I need to write a function that finds the most common word in a string of text so that if I define a "word" as any sequence of words.
It can return the most common words.
For general purposes, it is better to use boundary("word")
in stringr
:
library(stringr)
most_common_word <- function(s){
which.max(table(s %>% str_split(boundary("word"))))
}
sentence <- "This is a very short sentence. It has only a few words: a, a. a"
most_common_word(sentence)
Hope this helps:
most_common_word=function(x){
#Split every word into single words for counting
splitTest=strsplit(x," ")
#Counting words
count=table(splitTest)
#Sorting to select only the highest value, which is the first one
count=count[order(count, decreasing=TRUE)][1]

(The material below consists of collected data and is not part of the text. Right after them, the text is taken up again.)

**config.mk**
```make
export PLATFORM = sky130hd
export DESIGN_NAME = vmips_vmem_seq
export DESIGN_NICKNAME = d
export VERILOG_FILES = /design/src/rtl/vmips_pkg.sv /design/src/rtl/vmips_lane_pick.sv /design/src/rtl/vmips_vmem_seq.sv
export SDC_FILE = /design/constraint.sdc
export NUM_CORES = 1
export LEC_CHECK = 0
export BUFFER_PORTS_ARGS = -buffer_cell sky130_fd_sc_hd__buf_2
export CORE_MARGIN = 2
export CORE_UTILIZATION = 53
export CTS_CLUSTER_SIZE = 16
export DETAILED_ROUTE_END_ITERATION = 8
export GPL_TIMING_DRIVEN = 0
export PLACE_DENSITY_LB_ADDON = 0.08
export SETUP_SLACK_MARGIN = 0.02
export SLEW_MARGIN = 15
export SYNTH_ARGS = -nofsm -noshare
export SYNTH_HDL_FRONTEND = slang
export SYNTH_SLANG_ARGS = --single-unit
export TNS_END_PERCENT = 20
```
**constraint.sdc**
```tcl
create_clock -name clk -period 4.5 [get_ports clk]
set_input_delay 0.45 -clock clk [delete_from_list [all_inputs] [get_ports clk]]
set_output_delay 0.45 -clock clk [all_outputs]
set_load 0.05 [all_outputs]
```
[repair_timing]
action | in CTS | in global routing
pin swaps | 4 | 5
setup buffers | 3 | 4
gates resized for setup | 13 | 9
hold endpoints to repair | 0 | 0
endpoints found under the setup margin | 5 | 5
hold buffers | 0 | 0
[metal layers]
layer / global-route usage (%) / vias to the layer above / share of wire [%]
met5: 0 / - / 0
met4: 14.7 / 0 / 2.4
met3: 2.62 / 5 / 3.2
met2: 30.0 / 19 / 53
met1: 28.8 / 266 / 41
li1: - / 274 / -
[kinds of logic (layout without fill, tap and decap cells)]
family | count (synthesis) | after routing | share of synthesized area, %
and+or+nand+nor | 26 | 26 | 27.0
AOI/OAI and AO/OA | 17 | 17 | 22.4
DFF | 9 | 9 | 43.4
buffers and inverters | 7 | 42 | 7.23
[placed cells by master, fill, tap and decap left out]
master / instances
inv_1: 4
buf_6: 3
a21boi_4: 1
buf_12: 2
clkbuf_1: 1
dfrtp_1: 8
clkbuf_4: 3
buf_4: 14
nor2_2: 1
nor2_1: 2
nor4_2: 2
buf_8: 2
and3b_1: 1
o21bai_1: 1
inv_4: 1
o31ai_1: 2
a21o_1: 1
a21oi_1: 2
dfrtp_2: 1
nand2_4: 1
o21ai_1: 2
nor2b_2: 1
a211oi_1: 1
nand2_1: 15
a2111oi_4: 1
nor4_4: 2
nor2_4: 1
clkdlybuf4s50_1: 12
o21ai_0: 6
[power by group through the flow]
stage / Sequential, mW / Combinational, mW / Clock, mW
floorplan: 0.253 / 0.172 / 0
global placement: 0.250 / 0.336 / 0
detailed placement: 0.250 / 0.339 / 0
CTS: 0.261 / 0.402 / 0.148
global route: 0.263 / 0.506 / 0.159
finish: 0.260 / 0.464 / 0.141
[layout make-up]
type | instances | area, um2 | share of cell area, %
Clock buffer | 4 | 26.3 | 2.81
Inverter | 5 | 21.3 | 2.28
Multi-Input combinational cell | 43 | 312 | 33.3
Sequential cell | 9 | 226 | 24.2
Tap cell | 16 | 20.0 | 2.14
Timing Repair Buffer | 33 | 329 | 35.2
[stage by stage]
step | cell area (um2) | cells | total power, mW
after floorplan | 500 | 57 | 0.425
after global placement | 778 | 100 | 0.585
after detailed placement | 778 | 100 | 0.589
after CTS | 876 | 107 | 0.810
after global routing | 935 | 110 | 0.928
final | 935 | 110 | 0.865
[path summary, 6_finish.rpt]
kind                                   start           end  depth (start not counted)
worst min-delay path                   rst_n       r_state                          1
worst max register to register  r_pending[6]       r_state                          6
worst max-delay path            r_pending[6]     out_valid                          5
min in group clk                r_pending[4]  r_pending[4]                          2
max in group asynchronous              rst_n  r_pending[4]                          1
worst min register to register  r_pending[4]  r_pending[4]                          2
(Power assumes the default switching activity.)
===== config.mk =====
export PLATFORM = sky130hd
export DESIGN_NAME = gray_counter_n
export DESIGN_NICKNAME = d
export VERILOG_FILES = /design/src/rtl/gray_pkg.sv /design/src/rtl/gray2bin_conv.sv /design/src/rtl/gray_counter_n.sv
export SDC_FILE = /design/constraint.sdc
export NUM_CORES = 1
export LEC_CHECK = 0
export ABC_AREA = 1
export BUFFER_PORTS_ARGS = -buffer_cell sky130_fd_sc_hd__clkbuf_2
export CAP_MARGIN = 40
export CORE_MARGIN = 3
export CORE_UTILIZATION = 40
export CTS_BUF_LIST = sky130_fd_sc_hd__clkbuf_4 sky130_fd_sc_hd__clkbuf_8 sky130_fd_sc_hd__clkbuf_16
export CTS_CLUSTER_SIZE = 28
export DETAILED_ROUTE_END_ITERATION = 7
export PLACE_DENSITY = 0.78
export SKIP_LAST_GASP = 1
export SLEW_MARGIN = 20
export SYNTH_ARGS = -nofsm -noshare
export SYNTH_HDL_FRONTEND = slang
export SYNTH_HIERARCHICAL = 1
export SYNTH_SLANG_ARGS = --single-unit

===== constraint.sdc =====
create_clock -name clk -period 1.5 [get_ports clk]
set_input_delay 0.225 -clock clk [delete_from_list [all_inputs] [get_ports clk]]
set_output_delay 0.225 -clock clk [all_outputs]
set_load 0.03 [all_outputs]

===== src/rtl/gray_pkg.sv =====
// Shared Gray/binary conversion helpers and end-of-range mode encodings
// for the Gray-code counter family.
package gray_pkg;

  // Widest counter the helper functions cover; callers zero-extend into it.
  localparam int MAX_W = 32;

  localparam logic MODE_WRAP = 1'b0;
  localparam logic MODE_SAT  = 1'b1;

  function automatic logic [MAX_W-1:0] bin2gray(input logic [MAX_W-1:0] b);
    return b ^ (b >> 1);
  endfunction

  // Zero-extended upper bits leave the prefix XOR unchanged, so one
  // fixed-width routine serves every counter width up to MAX_W.
  function automatic logic [MAX_W-1:0] gray2bin(input logic [MAX_W-1:0] g);
    logic [MAX_W-1:0] b;
    b[MAX_W-1] = g[MAX_W-1];
    for (int i = MAX_W - 2; i >= 0; i--) begin
      b[i] = b[i+1] ^ g[i];
    end
    return b;
  endfunction

endpackage


===== src/rtl/gray2bin_conv.sv =====
// Combinational Gray-to-binary converter (prefix XOR from the MSB down).
module gray2bin_conv
  import gray_pkg::*;
#(
  parameter int WIDTH = 4
) (
  input  logic [WIDTH-1:0] gray_i,
  output logic [WIDTH-1:0] bin_o
);

  logic [MAX_W-1:0] gray_ext;
  logic [MAX_W-1:0] bin_ext;

  always_comb begin
    gray_ext = MAX_W'(gray_i);
    bin_ext  = gray2bin(gray_ext);
    bin_o    = bin_ext[WIDTH-1:0];
  end

endmodule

#Return the desired character.
#By changing this you can choose whether it show the number of times a word repeats
return(names(count))
}
You can use return(count)
to show the word plus the number of time it repeats. This function has problems when two words are repeated the same amount of times, so beware of that.
The order
function gets the highest value (when used with decreasing=TRUE
), then it depends on the names, they get sorted by alphabet. In the case the words 'a'
and 'b'
are repeated the same amount of times, only 'a'
get displayed by the most_common_word
function.
Here is a function I designed. Notice that I split the string based on white space, I removed any leading or lagging white space, I also removed ".", and I converted all upper case to lower case. Finally, if there is a tie, I always reported the first word. These are assumptions you should think about for your own analysis.
# Create example string
string <- "This is a very short sentence. It has only a few words."
library(stringr)
most_common_word <- function(string){
string1 <- str_split(string, pattern = " ")[[1]] # Split the string
string2 <- str_trim(string1) # Remove white space
string3 <- str_replace_all(string2, fixed("."), "") # Remove dot
string4 <- tolower(string3) # Convert to lower case
word_count <- table(string4) # Count the word number
return(names(word_count[which.max(word_count)][1])) # Report the most common word
}
most_common_word(string)
[1] "a"
Using the tidytext
package, taking advantage of established parsing functions:
library(tidytext)
library(dplyr)
word_count <- function(test_sentence) {
unnest_tokens(data.frame(sentence = test_sentence,
stringsAsFactors = FALSE), word, sentence) %>%
count(word, sort = TRUE)
}
word_count("This is a very short sentence. It has only a few words.")
This gives you a table with all the word counts. You can adapt the function to obtain just the top one, but be aware that there will sometimes be ties for first, so perhaps it should be flexible enough to extract multiple winners.